In an attempt to save memory copying, libtorrent attempts to receive payload bytes directly into page aligned, pool allocated disk buffers. These buffers can then be used to DMA directly to disk (either with blocking O_DIRECT files or via AIO operations, if run on a clever kernel).
To do this for the bittorrent protocol, the network loop needs to read 5 bytes (4 bytes length-prefix and 1 byte message code), if the message code is a piece packet, receive another 8 bytes (piece index and start offset) and 16 kiB into the disk buffer. This can be a single receive operation using vector read (or scatter/gather in windows terminology).

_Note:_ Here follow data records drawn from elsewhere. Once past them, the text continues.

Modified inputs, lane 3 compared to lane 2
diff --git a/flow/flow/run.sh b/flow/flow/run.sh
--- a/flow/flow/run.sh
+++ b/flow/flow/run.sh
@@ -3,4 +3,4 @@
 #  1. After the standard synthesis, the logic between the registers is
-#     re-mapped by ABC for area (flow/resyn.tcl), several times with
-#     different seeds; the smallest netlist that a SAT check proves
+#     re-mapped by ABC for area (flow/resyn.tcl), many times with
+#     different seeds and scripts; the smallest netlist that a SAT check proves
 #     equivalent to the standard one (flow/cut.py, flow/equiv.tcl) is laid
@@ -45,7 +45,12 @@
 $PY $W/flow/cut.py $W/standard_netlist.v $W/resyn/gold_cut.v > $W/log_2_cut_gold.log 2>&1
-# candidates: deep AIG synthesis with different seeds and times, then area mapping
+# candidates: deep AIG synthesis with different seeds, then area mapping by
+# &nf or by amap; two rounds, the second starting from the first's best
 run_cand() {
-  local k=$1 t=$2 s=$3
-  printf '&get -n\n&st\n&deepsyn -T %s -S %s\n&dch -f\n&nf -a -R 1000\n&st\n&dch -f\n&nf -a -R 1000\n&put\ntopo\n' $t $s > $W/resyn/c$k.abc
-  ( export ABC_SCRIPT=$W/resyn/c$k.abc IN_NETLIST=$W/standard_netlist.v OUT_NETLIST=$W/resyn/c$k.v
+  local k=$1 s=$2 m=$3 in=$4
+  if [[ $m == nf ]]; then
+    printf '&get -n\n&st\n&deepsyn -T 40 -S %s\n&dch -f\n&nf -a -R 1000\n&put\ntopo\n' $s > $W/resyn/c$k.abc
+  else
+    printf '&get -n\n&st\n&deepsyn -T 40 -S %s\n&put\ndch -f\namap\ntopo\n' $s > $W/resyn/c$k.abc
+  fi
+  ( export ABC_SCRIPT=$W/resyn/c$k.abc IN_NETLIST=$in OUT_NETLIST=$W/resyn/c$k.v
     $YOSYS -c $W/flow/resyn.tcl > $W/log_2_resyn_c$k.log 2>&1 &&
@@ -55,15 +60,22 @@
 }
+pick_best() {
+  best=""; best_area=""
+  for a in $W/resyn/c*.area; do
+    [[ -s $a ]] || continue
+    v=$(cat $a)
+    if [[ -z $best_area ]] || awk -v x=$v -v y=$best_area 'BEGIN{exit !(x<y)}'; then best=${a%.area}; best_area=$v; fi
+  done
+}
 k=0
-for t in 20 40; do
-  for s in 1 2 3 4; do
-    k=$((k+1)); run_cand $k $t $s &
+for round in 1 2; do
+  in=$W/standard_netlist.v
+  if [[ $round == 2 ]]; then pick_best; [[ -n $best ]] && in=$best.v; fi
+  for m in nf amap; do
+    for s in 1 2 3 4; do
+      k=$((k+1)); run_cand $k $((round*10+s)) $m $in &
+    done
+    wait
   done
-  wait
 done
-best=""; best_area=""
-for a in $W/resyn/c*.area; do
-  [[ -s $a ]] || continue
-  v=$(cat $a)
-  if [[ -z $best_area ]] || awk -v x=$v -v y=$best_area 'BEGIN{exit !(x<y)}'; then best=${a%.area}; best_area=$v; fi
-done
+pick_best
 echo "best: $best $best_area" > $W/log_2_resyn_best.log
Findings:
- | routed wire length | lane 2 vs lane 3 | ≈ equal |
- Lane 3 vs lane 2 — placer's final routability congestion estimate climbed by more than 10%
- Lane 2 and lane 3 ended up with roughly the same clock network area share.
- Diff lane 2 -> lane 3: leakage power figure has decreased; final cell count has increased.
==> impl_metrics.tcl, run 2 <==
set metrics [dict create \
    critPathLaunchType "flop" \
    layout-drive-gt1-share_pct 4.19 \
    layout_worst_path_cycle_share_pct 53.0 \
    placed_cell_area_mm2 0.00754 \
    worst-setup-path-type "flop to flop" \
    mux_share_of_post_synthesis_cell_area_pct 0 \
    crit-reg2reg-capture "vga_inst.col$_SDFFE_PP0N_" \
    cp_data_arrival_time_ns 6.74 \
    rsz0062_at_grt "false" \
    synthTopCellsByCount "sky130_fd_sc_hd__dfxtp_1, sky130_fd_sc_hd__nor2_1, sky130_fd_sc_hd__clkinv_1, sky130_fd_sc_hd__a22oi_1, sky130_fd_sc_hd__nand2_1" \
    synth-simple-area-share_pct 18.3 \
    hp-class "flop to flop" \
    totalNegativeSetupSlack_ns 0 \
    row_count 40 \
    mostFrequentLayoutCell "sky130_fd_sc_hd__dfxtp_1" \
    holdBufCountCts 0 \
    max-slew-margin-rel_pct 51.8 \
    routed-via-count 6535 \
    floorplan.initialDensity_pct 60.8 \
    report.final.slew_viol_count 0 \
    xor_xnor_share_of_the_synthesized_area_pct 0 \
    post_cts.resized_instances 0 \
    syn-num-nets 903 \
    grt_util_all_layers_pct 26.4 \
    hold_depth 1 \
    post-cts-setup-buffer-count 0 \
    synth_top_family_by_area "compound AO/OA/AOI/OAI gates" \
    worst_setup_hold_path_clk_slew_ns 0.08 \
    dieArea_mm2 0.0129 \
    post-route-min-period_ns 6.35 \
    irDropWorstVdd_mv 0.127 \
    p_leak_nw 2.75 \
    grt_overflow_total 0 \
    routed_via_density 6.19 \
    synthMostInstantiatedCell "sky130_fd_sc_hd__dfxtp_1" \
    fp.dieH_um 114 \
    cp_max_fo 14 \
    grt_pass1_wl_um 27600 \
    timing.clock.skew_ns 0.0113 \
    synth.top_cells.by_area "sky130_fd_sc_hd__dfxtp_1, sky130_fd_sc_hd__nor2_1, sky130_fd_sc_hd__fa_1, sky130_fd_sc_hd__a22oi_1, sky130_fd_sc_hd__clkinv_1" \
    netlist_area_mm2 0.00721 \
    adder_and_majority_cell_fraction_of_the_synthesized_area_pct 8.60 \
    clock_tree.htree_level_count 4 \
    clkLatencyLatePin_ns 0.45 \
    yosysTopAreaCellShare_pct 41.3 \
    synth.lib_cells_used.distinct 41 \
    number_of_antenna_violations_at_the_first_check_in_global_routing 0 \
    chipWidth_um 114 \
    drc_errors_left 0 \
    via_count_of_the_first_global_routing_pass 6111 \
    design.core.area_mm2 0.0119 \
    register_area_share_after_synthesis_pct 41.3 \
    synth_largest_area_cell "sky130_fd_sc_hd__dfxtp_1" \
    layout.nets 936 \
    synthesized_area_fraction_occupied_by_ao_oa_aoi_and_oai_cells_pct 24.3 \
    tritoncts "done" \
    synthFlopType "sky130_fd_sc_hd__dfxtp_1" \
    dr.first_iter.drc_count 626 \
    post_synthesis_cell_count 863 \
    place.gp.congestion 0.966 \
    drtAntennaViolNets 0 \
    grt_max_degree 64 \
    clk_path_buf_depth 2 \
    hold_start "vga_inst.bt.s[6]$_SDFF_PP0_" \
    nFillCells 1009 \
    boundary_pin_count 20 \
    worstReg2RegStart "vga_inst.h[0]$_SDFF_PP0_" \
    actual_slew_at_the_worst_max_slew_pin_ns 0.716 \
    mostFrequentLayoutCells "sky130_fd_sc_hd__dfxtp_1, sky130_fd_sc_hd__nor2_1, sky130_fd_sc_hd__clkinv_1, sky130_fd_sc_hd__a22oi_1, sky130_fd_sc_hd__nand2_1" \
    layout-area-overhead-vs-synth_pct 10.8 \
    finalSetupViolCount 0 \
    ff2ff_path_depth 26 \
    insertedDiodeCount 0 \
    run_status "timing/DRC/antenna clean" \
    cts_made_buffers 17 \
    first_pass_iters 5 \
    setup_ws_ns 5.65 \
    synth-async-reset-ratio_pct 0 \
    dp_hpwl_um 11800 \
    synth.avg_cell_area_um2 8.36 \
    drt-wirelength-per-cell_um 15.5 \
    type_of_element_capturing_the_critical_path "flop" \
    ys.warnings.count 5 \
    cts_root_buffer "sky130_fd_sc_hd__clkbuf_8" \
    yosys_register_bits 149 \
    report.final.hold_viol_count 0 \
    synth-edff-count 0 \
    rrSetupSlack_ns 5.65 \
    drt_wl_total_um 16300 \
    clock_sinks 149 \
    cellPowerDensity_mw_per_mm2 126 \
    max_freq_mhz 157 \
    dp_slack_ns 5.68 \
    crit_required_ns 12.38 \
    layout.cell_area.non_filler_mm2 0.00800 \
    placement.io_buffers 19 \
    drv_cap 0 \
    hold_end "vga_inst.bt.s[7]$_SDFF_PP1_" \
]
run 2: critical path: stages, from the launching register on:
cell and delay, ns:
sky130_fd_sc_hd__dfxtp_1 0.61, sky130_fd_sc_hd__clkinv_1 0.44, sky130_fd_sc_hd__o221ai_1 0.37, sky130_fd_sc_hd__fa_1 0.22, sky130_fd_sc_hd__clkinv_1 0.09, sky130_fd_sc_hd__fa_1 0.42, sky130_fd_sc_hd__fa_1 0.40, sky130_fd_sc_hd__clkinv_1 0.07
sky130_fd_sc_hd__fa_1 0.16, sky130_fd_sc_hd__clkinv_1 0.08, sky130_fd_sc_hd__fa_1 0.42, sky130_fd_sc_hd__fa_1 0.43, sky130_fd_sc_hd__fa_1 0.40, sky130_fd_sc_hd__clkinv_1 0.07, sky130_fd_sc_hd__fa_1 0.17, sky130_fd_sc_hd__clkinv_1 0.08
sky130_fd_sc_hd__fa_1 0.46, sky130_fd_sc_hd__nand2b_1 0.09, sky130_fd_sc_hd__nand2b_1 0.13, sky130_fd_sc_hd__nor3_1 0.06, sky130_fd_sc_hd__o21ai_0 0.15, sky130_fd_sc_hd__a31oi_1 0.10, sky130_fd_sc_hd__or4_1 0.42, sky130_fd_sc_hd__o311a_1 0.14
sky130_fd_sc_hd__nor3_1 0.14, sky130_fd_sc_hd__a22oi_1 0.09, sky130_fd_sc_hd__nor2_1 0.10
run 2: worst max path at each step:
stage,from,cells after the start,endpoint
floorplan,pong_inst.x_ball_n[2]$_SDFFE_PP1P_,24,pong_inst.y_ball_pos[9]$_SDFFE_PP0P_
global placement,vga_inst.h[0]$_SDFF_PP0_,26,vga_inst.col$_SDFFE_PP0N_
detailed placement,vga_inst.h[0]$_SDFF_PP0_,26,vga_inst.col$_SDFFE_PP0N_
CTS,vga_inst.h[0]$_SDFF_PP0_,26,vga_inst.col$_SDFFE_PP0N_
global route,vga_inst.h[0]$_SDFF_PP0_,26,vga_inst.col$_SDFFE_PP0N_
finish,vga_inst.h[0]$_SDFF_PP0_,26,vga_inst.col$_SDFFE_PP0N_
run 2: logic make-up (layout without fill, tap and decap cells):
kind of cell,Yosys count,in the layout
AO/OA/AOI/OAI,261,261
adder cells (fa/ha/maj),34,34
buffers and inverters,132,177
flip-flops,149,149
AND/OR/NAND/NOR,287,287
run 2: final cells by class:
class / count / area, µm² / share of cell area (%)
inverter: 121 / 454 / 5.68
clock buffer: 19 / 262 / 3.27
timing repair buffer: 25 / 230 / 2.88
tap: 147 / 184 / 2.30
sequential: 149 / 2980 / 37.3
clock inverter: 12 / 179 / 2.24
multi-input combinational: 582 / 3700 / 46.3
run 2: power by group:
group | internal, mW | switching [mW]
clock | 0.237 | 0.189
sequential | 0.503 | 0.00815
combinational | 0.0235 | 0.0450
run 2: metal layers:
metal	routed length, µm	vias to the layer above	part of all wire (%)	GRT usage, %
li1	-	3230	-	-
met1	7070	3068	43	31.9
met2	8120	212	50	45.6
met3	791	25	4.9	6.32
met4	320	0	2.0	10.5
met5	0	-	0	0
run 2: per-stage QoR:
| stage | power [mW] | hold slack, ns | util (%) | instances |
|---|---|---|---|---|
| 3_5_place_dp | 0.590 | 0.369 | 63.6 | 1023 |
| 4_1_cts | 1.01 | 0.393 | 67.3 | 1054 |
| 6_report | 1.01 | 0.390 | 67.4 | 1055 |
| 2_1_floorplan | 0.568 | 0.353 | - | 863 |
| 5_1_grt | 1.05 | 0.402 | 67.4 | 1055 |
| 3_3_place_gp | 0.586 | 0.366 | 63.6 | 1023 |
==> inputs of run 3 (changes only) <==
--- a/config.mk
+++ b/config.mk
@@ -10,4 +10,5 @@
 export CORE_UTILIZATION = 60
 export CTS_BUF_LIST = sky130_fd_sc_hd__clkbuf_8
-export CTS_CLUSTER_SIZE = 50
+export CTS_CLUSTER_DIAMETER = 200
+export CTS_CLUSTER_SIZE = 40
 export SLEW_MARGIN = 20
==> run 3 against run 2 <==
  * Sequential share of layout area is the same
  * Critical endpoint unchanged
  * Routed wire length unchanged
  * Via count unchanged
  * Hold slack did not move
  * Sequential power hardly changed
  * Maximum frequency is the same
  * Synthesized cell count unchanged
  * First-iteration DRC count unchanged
Background: an optimization exercise with open tools, aiming at small area. Do not read the settings as production practice. Where RTL was checked, it was by simulation tests only, not by an equivalence proof against the original. Power and IR drop assume default switching activity.

Design top_final, start of the top module:
module top_final (
    input CLK100MHZ,
    input reset,
    input ACL_MISO,
    output ACL_MOSI,
    output ACL_SCLK,
    output ACL_CSN,
    output oled_spi_clk,
    output oled_spi_data,
    output oled_vdd,
    output oled_vbat,
    output oled_reset_n,
    output oled_dc_n
);
clock: 10.0 ns
lec_check: 0
abc_area: 1
cap_margin: 20
core_margin: 2
core_utilization: 30
cts_buf_list: sky130_fd_sc_hd__clkbuf_8
place_density: 0.5
slew_margin: 20
synth_memory_max_bits: 16384
standard.sh (not shown) runs the stock make flow with config.mk's settings and CLKGATE_MAP_FILE= SYNTH_SCRIPT=/design/flow/synth_recipe.tcl, a recipe that flattens the netlist after the stock synthesis.
==> flow/flow/run.sh <==
#!/bin/bash
# Layout flow: the standard synthesis, then its combinational logic mapped
# again for area (registers, their names and cells untouched), then the standard flow's
# standard layout from floorplan to finish.
set -euo pipefail
WORK=$(pwd)
F=$WORK/flow
R=$WORK/orfs/results/$FLOW_PLATFORM/top_final/base
LIB=$FLOW_HOME/platforms/$FLOW_PLATFORM/lib/sky130_fd_sc_hd__tt_025C_1v80.lib

# 1. standard synthesis
bash standard.sh synth > synth_standard.log 2>&1

# 2. remap the combinational logic
cp $R/1_2_yosys.v $WORK/standard_1_2_yosys.v
python3 $F/mkmap.py $LIB $WORK/combmap.v > mkmap.log 2>&1
DU=$(sed -n '/^export DONT_USE_CELLS/,/^$/p' $FLOW_HOME/platforms/$FLOW_PLATFORM/config.mk \
     | grep -o 'sky130_fd_sc_hd__[a-z0-9_]*' | sort -u | sed 's/^/-dont_use /' | tr '\n' ' ')
cat > $WORK/remap.ys <<EOT
read_liberty -lib $LIB
read_verilog $WORK/standard_1_2_yosys.v
hierarchy -top $FLOW_TOP
techmap -map $WORK/combmap.v
techmap
opt -fast
opt -purge
abc -liberty $LIB $DU -script $F/area.abc
opt_clean -purge
hilomap -singleton -hicell sky130_fd_sc_hd__conb_1 HI -locell sky130_fd_sc_hd__conb_1 LO
insbuf -buf sky130_fd_sc_hd__buf_4 A X
opt_clean -purge
tee -o $WORK/remap_stat.txt stat -liberty $LIB
check -assert -mapped
write_verilog -noattr -nohex -nodec $WORK/remap_1_2_yosys.v
EOT
yosys -s $WORK/remap.ys > remap.log 2>&1
cp $WORK/remap_1_2_yosys.v $R/1_2_yosys.v
rm -f $R/1_synth.odb

# 3. standard layout from the remapped netlist; the port buffers are buf_1
export BUFFER_PORTS_ARGS="-buffer_cell sky130_fd_sc_hd__buf_1"
bash standard.sh finish > layout_standard.log 2>&1
==> flow/flow/area.abc <==
strash
&get -n
&deepsyn -T 20
&put
strash
&get -n
&dch -f
&nf -p -R 1000
&put
mfs3 -a
Other scripts of this flow, unchanged in this note and not shown: flow/flow/mkmap.py
The starting point finished with timing, DRC and antenna clean.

This means each 16 kiB payload block that’s received, requires two system calls to read (one for the message header and one for the data block itself). It also requires two system calls for every other bittorrent message that’s received, except for the ones that don’t have any arguments, and fit in 5 bytes (choke, unchoke, interested, not-interested, keep-alive). Those messages will still require one system call per message.
To illustrate this, a syscall log could look something like this:
read(5, buf) // length prefix + message code readv({{buf, 12}, {disk_buf, 16384}}) // message header + payload read(5, buf) readv({{buf, 12}, {disk_buf, 16384}})
The assumption with this is that the saved memory copy will be worth the cost of the additional system calls.
This technique enables the possibility to receive from the socket directly into a memory mapped file buffer, which potentially can save even more copying (if the kernel is clever, but not clever enough to save that copy anyway).
However, testing this on a PowerMac, receiving into large contiguous (in virtual address space) buffers and then copy it into place, is faster than calling recv() twice for every message that’s received.
memcopy vs. syscalls
The main costs with the two techniques (receiving into the correct memory buffer vs. receiving into one large receive buffer) are the time it takes to copy memory and the time it takes to make a system call (and lock a socket object and unlink buffers from the kernel receive buffer chain etc.).
Which one is faster depends on how many 16 kiB blocks can we fit in a normal receive operation. In my benchmarks, almost all recv() calls resulted in having received about 128 kiB, which means 8 blocks. That would have resulted in 16 syscalls, instead of one, but 128 kiB less memory copying. In the case of my MacPro, it’s clearly faster to copy 128 kiB memory than to make 15 syscalls.
It would be interesting to know if receiving straight into memory mapped files then does give you any actual performance gains compared to the traditional method of receiving into a large buffer and copying it to where it needs to live.
When seeding, you definitely don’t want to make two syscalls per message you receive. Since you’re essentially guaranteed to not receive any payload messages, you’ll end up making 2 syscalls for almost all bittorrent messages received, with severe performance degradation. Most of the received messages will be requests, which are just 13 bytes each.
In libtorrent this setting can be controlled by session_settings::contiguous_recv_buffers. It defaults to true, and even when set to false it will only have an affect for peers we’re downloading from.